**Instructions for the task**
Return exactly the span of lines in the following data that opens with the line containing "export PLATFORM = sky130hd" and closes with the line containing "export LEC_CHECK = 0". Include nothing else.

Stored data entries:
___

[src/rtl/uart_sync_fifo.sv]
// Synchronous first-word-fall-through FIFO; full/empty derive from the occupancy count.
module uart_sync_fifo
    import uart_pkg::*;
#(
    parameter int WIDTH = BYTE_WIDTH,
    parameter int DEPTH = 16
) (
    input  logic                     clk,
    input  logic                     rst,
    input  logic                     push,
    input  logic                     pop,
    input  logic [WIDTH-1:0]         wdata,
    output logic [WIDTH-1:0]         rdata,
    output logic [$clog2(DEPTH):0]   count,
    output logic                     full,
    output logic                     empty
);

    localparam int PW = $clog2(DEPTH);
    localparam int CW = PW + 1;
    localparam logic [CW-1:0] COUNT_ONE  = CW'(1);
    localparam logic [CW-1:0] COUNT_FULL = CW'(DEPTH);
    localparam logic [PW-1:0] PTR_ONE    = PW'(1);

    logic [WIDTH-1:0] mem_r [DEPTH];
    logic [PW-1:0]    wr_ptr_r;
    logic [PW-1:0]    rd_ptr_r;
    logic [CW-1:0]    count_r;
    logic             push_ok_s;
    logic             pop_ok_s;

    // Illegal requests (push when full, pop when empty) are silently dropped.
    assign push_ok_s = push && !full;
    assign pop_ok_s  = pop && !empty;

    assign full  = (count_r == COUNT_FULL);
    assign empty = (count_r == {CW{1'b0}});
    assign count = count_r;
    assign rdata = mem_r[rd_ptr_r];

    // Storage array; contents need no reset because count gates visibility.
    always_ff @(posedge clk) begin
        if (push_ok_s) begin
            mem_r[wr_ptr_r] <= wdata;
        end
    end

    // Pointer and occupancy bookkeeping; pointers wrap modulo DEPTH.
    always_ff @(posedge clk) begin
        if (rst) begin
            wr_ptr_r <= {PW{1'b0}};
            rd_ptr_r <= {PW{1'b0}};
            count_r  <= {CW{1'b0}};
        end else begin
            if (push_ok_s) begin
                wr_ptr_r <= wr_ptr_r + PTR_ONE;
            end
            if (pop_ok_s) begin
                rd_ptr_r <= rd_ptr_r + PTR_ONE;
            end
            case ({push_ok_s, pop_ok_s})
                2'b10:   count_r <= count_r + COUNT_ONE;
                2'b01:   count_r <= count_r - COUNT_ONE;
                default: count_r <= count_r;
            endcase
        end
    end

endmodule
File: config.mk
export PLATFORM = sky130hd
export DESIGN_NAME = mem_port_arbiter
export DESIGN_NICKNAME = d
export VERILOG_FILES = /design/src/rtl/mem_port_arbiter.sv
export SDC_FILE = /design/constraint.sdc
export NUM_CORES = 1
export LEC_CHECK = 0
export BUFFER_PORTS_ARGS = -buffer_cell sky130_fd_sc_hd__buf_2
export CAP_MARGIN = 30
export CORE_AREA = 3 3 103 105
export DETAILED_ROUTE_END_ITERATION = 10
export DIE_AREA = 0 0 106 108
export GPL_TIMING_DRIVEN = 0
export PLACE_DENSITY = 0.78
export SYNTH_ARGS = -nofsm -noshare
export SYNTH_HDL_FRONTEND = slang
export SYNTH_SLANG_ARGS = --single-unit
export TNS_END_PERCENT = 20
File: constraint.sdc
create_clock -name clk -period 2.15 [get_ports clk]
set_input_delay 0.3225 -clock clk [delete_from_list [all_inputs] [get_ports clk]]
set_output_delay 0.3225 -clock clk [all_outputs]
set_load 0.01 [all_outputs]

___

**Response to this task**
export PLATFORM = sky130hd
export DESIGN_NAME = mem_port_arbiter
export DESIGN_NICKNAME = d
export VERILOG_FILES = /design/src/rtl/mem_port_arbiter.sv
export SDC_FILE = /design/constraint.sdc
export NUM_CORES = 1
export LEC_CHECK = 0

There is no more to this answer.